Greisch, J.-F., Harding, M. E., Schaefer, B., Rotter, M., Ruben, M., Klopper, W., et al. (2014). Substitutional Photoluminescence Modulation in Adducts of a Europium Chelate with a Range of Alkali Metal Cations: A Gas-Phase Study. The Journal of Physical Chemistry A, 118(1), 94-102. doi:10.1021/jp4086624.
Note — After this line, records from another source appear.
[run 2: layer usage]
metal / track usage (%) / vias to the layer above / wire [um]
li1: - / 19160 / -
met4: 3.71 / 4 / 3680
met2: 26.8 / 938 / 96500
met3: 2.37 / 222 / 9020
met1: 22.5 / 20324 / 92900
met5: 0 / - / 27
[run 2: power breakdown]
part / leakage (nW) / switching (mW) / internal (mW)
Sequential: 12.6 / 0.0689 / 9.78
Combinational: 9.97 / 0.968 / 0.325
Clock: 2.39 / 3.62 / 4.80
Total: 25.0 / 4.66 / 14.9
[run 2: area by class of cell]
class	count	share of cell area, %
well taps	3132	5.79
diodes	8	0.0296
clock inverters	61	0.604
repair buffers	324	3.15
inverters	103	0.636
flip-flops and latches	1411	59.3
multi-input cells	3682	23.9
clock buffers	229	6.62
Cite as: https://hdl.handle.net/11858/00-001M-0000-0017-B2E6-A

Abstract

We present gas-phase dispersed photoluminescence spectra of europium-(III) 9-hydroxyphenalen-1-one (HPLN) complexes forming adducts with alkali metal ions ([Eu(PLN)(3)M](+) with M = Li, Na, K, Rb, and Cs) confined in a quadrupole ion trap for study. The mass selected alkali metal cation adducts display a split hypersensitive D-5(0) -> F-7(2) Eu3+ emission band. One of the two emission components shows a linear dependence on the radius of the alkali metal cation whereas the other component displays a quadratic dependence thereon. In addition, the relative intensities of both components invert in the same order. The experimental results are interpreted with the support of density functional calculations and Judd-Ofelt theory, yielding also structural information on the isolated [Eu(PLN)(3)M](+) chromophores.